Personal information
- Full name: Georgi Kostadinov Georgiev
- Date of birth: 10 January 1963 (age 63)
- Place of birth: Plovdiv, Bulgaria
- Height: 1.78 m (5 ft 10 in)
- Position: Attacking midfielder

Youth career
- 1972–1980: Maritsa Plovdiv

Senior career*
- Years: Team / Apps / (Gls)
- 1980–1984: Maritsa Plovdiv / 74 / (11)
- 1984–1988: Botev Plovdiv / 98 / (26)
- 1988–1991: CSKA Sofia / 72 / (15)
- 1991–1995: Mulhouse / 114 / (23)
- 1996: CSKA Sofia / 18 / (6)
- 1996–1997: Maritsa Plovdiv / 19 / (2)
- Total:  / 395 / (83)

International career
- 1989–1994: Bulgaria / 11 / (0)

= Georgi Georgiev (footballer, born 1963) =

Bulgarian footballer

Georgi Kostadinov Georgiev (Георги Костадинов Георгиев; born 10 January 1963) is a Bulgarian retired footballer who played as an attacking midfielder. He was part of the Bulgaria national team that reached the semi-finals of the 1994 World Cup.

==Club career==
Georgiev started his career in Maritsa at the age of 17. He played for his first club from 1980 to 1984, when he was transferred to Botev Plovdiv.

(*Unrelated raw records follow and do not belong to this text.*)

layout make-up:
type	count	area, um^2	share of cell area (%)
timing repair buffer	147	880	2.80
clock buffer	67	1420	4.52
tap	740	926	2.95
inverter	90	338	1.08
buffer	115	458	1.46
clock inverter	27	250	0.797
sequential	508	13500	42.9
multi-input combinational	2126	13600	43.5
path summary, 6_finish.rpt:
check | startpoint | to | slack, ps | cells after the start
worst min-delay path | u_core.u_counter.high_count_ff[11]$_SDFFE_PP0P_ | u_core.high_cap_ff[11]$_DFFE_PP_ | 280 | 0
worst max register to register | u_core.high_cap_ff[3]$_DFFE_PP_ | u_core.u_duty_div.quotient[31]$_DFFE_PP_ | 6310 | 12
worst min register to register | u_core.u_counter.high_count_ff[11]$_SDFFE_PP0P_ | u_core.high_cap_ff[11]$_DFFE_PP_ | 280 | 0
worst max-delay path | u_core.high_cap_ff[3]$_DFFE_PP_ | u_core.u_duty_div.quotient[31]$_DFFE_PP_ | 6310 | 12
$ cat src/rtl/core/dfdx_pkg.sv
// shared types and constants for the delimited frame deframer
// no dependencies; imported by the parser, the emitter and the top level
`timescale 1ns / 1ps

package dfdx_pkg;

  localparam int BYTE_W    = 8;
  localparam int LEN_W     = 6;
  localparam int CFG_IDX_W = 2;

  // configuration register indexes
  typedef enum logic [CFG_IDX_W-1:0] {
    REG_START_CHAR  = 2'd0,
    REG_END_CHAR    = 2'd1,
    REG_PAYLOAD_LEN = 2'd2
  } cfg_reg_t;

  // result status codes
  typedef enum logic [1:0] {
    ST_OK      = 2'd0,
    ST_BAD_SUM = 2'd1,
    ST_NO_END  = 2'd2,
    ST_ABORT   = 2'd3
  } status_t;

  // reset values of the configuration registers
  localparam logic [BYTE_W-1:0] START_CHAR_RST  = 8'h2A;
  localparam logic [BYTE_W-1:0] END_CHAR_RST    = 8'h23;
  localparam logic [LEN_W-1:0]  PAYLOAD_LEN_RST = 6'd32;

  // frame outcome handed from parser to emitter
  typedef struct packed {
    logic             run;
    status_t          status;
    logic [LEN_W-1:0] len;
  } frame_ev_t;

  // one result beat
  typedef struct packed {
    logic [BYTE_W-1:0] data;
    logic              last;
    status_t           status;
  } out_beat_t;

endpackage

$ cat src/rtl/core/dfdx_ram.sv
// generic simple dual-port ram, one write port and one registered read port
// no dependencies
`timescale 1ns / 1ps

module dfdx_ram #(
  parameter int WIDTH = 8,
  parameter int DEPTH = 64
) (
  input  logic                     clk,
  input  logic                     we,
  input  logic [$clog2(DEPTH)-1:0] waddr,
  input  logic [WIDTH-1:0]         wdata,
  input  logic                     re,
  input  logic [$clog2(DEPTH)-1:0] raddr,
  output logic [WIDTH-1:0]         rdata
);

  logic [WIDTH-1:0] mem [DEPTH];

  always_ff @(posedge clk) begin
    if (we) begin
      mem[waddr] <= wdata;
    end
    if (re) begin
      rdata <= mem[raddr];
    end
  end

endmodule

$ cat src/rtl/core/dfdx_parser.sv
// frame parser: hunts for the start character, tracks position and checksum,
// writes payload into the two-bank store; uses dfdx_pkg
`timescale 1ns / 1ps

module dfdx_parser
  import dfdx_pkg::*;
#(
  parameter int PAYLOAD_MAX = 32,
  parameter int IDX_W       = 5
) (
  input  logic                   clk,
  input  logic                   rst,
  input  logic                   rx_valid,
  output logic                   rx_ready,
  input  logic [BYTE_W-1:0]      rx_byte,
  input  logic [BYTE_W-1:0]      start_char,
  input  logic [BYTE_W-1:0]      end_char,
  input  logic [LEN_W-1:0]       payload_len,
  output logic                   ev_valid,
  output frame_ev_t              ev,
  input  logic                   ev_take,
  input  logic                   run_active,
  output logic [PAYLOAD_MAX-1:0] snap,
  output logic                   ram_we,
  output logic [IDX_W:0]         ram_waddr,
  output logic [BYTE_W-1:0]      ram_wdata
);

  localparam logic [LEN_W-1:0] LEN_MAX = LEN_W'(PAYLOAD_MAX);

  logic                   in_frame;
  logic [LEN_W-1:0]       pos;
  logic [BYTE_W-1:0]      run_xor;
  logic [BYTE_W-1:0]      check;
  logic [PAYLOAD_MAX-1:0] latest;

  logic [LEN_W-1:0] len;
  logic [IDX_W-1:0] idx;
  logic             is_start;
  logic             will_write;
  logic             will_event;
  logic             close_ok;
  logic             ev_free;
  logic             rd_busy;
  logic             wr_bank;
  logic             conflict;
  logic             accept;

  always_comb begin
    if (payload_len == '0) begin
      len = LEN_W'(1);
    end else if (payload_len > LEN_MAX) begin
      len = LEN_MAX;
    end else begin
      len = payload_len;
    end
  end

  assign idx        = pos[IDX_W-1:0];
  assign is_start   = (rx_byte == start_char);
  assign will_write = in_frame && !is_start && (pos < len);
  assign will_event = in_frame && (is_start || (pos > len));
  assign close_ok   = in_frame && !is_start && (pos > len) && (rx_byte == end_char) &&
                      (check == run_xor);
  assign ev_free    = !ev_valid || ev_take;
  // store still owed to a run, pending or being read out
  assign rd_busy    = run_active || (ev_valid && ev.run);
  // each entry alternates banks, so the previous frame's copy stays intact
  assign wr_bank    = ~latest[idx];
  assign conflict   = will_write && rd_busy && (wr_bank == snap[idx]);

  assign rx_ready = !(will_event && !ev_free) && !conflict && !(close_ok && rd_busy);
  assign accept   = rx_valid && rx_ready;

  assign ram_we    = accept && will_write;
  assign ram_waddr = {idx, wr_bank};
  assign ram_wdata = rx_byte;

  always_ff @(posedge clk) begin
    if (rst) begin
      in_frame <= 1'b0;
      pos      <= '0;
      run_xor  <= '0;
      check    <= '0;
      latest   <= '0;
      snap     <= '0;
      ev_valid <= 1'b0;
    end else begin
      // every accepted abort or closing byte raises an event
      if (accept && will_event) begin
        ev_valid <= 1'b1;
      end else if (ev_take) begin
        ev_valid <= 1'b0;
      end
      if (accept) begin
        if (!in_frame || is_start) begin
          if (is_start) begin
            in_frame <= 1'b1;
            pos      <= '0;
            run_xor  <= '0;
            check    <= '0;
          end
          if (in_frame) begin
            ev <= '{run: 1'b0, status: ST_ABORT, len: '0};
          end
        end else if (pos < len) begin
          latest[idx] <= wr_bank;
          run_xor     <= run_xor ^ rx_byte;
          pos         <= pos + LEN_W'(1);
        end else if (pos == len) begin
          check <= rx_byte;
          pos   <= pos + LEN_W'(1);
        end else begin
          in_frame <= 1'b0;
          pos      <= '0;
          if (rx_byte != end_char) begin
            ev <= '{run: 1'b0, status: ST_NO_END, len: '0};
          end else if (check != run_xor) begin
            ev <= '{run: 1'b0, status: ST_BAD_SUM, len: '0};
          end else begin
            ev   <= '{run: 1'b1, status: ST_OK, len: len};
            snap <= latest;
          end
        end
      end
    end
  end

  a_hunt_pos_zero: assert property (@(posedge clk) disable iff (rst)
    !in_frame |-> pos == '0)
    else $error("position not cleared while hunting");

  a_run_len_range: assert property (@(posedge clk) disable iff (rst)
    ev_valid && ev.run |-> (ev.len != '0) && (ev.len <= LEN_MAX))
    else $error("run length out of range");

  a_snap_held: assert property (@(posedge clk) disable iff (rst)
    rd_busy |=> $stable(snap))
    else $error("bank snapshot changed while a run still needs it");

endmodule

$ cat src/rtl/core/dfdx_emitter.sv
// result emitter: reads a good frame out of the store as a run of beats and
// queues status beats, through a two-entry output buffer; uses dfdx_pkg
`timescale 1ns / 1ps

module dfdx_emitter
  import dfdx_pkg::*;
#(
  parameter int PAYLOAD_MAX = 32,
  parameter int IDX_W       = 5
) (
  input  logic                   clk,
  input  logic                   rst,
  input  logic                   ev_valid,
  input  frame_ev_t              ev,
  output logic                   ev_take,
  output logic                   run_active,
  input  logic [PAYLOAD_MAX-1:0] snap,
  output logic                   ram_re,
  output logic [IDX_W:0]         ram_raddr,
  input  logic [BYTE_W-1:0]      ram_rdata,
  output logic                   out_valid,
  input  logic                   out_ready,
  output logic [BYTE_W-1:0]      data_byte,
  output logic                   last,
  output logic [1:0]             status
);

  logic [LEN_W-1:0] rd_k;
  logic [LEN_W-1:0] rd_len;
  logic             inflight;
  logic             inflight_last;

  out_beat_t fifo_mem [2];
  logic      wr_ptr;
  logic      rd_ptr;
  logic [1:0] occ;

  logic       pop;
  logic       push;
  logic       status_push;
  logic       space_ok;
  logic       issue;
  logic       last_k;
  logic [2:0] credit;
  out_beat_t  push_beat;
  out_beat_t  head;
  logic [IDX_W-1:0] k_idx;

  assign head      = fifo_mem[rd_ptr];
  assign out_valid = (occ != 2'd0);
  assign data_byte = head.data;
  assign last      = head.last;
  assign status    = head.status;

  assign pop      = out_valid && out_ready;
  assign space_ok = (occ < 2'd2) || pop;
  // reads in flight count against buffer space
  assign credit   = {1'b0, occ} + {2'b0, inflight};
  assign issue    = run_active && (credit < (3'd2 + {2'b0, pop}));
  assign last_k   = (rd_k == (rd_len - LEN_W'(1)));
  assign k_idx    = rd_k[IDX_W-1:0];

  assign ram_re    = issue;
  assign ram_raddr = {k_idx, snap[k_idx]};

  // an event waits until every earlier run beat is in the buffer
  assign ev_take     = ev_valid && !run_active && !inflight && (ev.run || space_ok);
  assign status_push = ev_take && !ev.run;
  assign push        = inflight || status_push;

  always_comb begin
    if (inflight) begin
      push_beat = '{data: ram_rdata, last: inflight_last, status: ST_OK};
    end else begin
      push_beat = '{data: '0, last: 1'b1, status: ev.status};
    end
  end

  always_ff @(posedge clk) begin
    if (rst) begin
      run_active    <= 1'b0;
      rd_k          <= '0;
      rd_len        <= '0;
      inflight      <= 1'b0;
      inflight_last <= 1'b0;
      wr_ptr        <= 1'b0;
      rd_ptr        <= 1'b0;
      occ           <= 2'd0;
    end else begin
      inflight      <= issue;
      inflight_last <= last_k;
      if (ev_take && ev.run) begin
        run_active <= 1'b1;
        rd_k       <= '0;
        rd_len     <= ev.len;
      end else if (issue) begin
        rd_k <= rd_k + LEN_W'(1);
        if (last_k) begin
          run_active <= 1'b0;
        end
      end
      if (push) begin
        wr_ptr <= ~wr_ptr;
      end
      if (pop) begin
        rd_ptr <= ~rd_ptr;
      end
      occ <= occ + {1'b0, push} - {1'b0, pop};
    end
  end

  always_ff @(posedge clk) begin
    if (push) begin
      fifo_mem[wr_ptr] <= push_beat;
    end
  end

  a_occ_bound: assert property (@(posedge clk) disable iff (rst)
    occ != 2'd3)
    else $error("output buffer overfilled");

  a_run_index: assert property (@(posedge clk) disable iff (rst)
    run_active |-> rd_k < rd_len)
    else $error("run read index past run length");

  a_mid_run_ok: assert property (@(posedge clk) disable iff (rst)
    out_valid && !head.last |-> head.status == ST_OK)
    else $error("non-final beat carries an error status");

endmodule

After playing for Botev, Georgiev was transferred to CSKA Sofia. With this club, he became twice champion of Bulgaria in 1988–89 and 1989–90.

In 1991, Georgiev signed with French club FC Mulhouse, where he played for four seasons and produced some of his top rated performances in his career.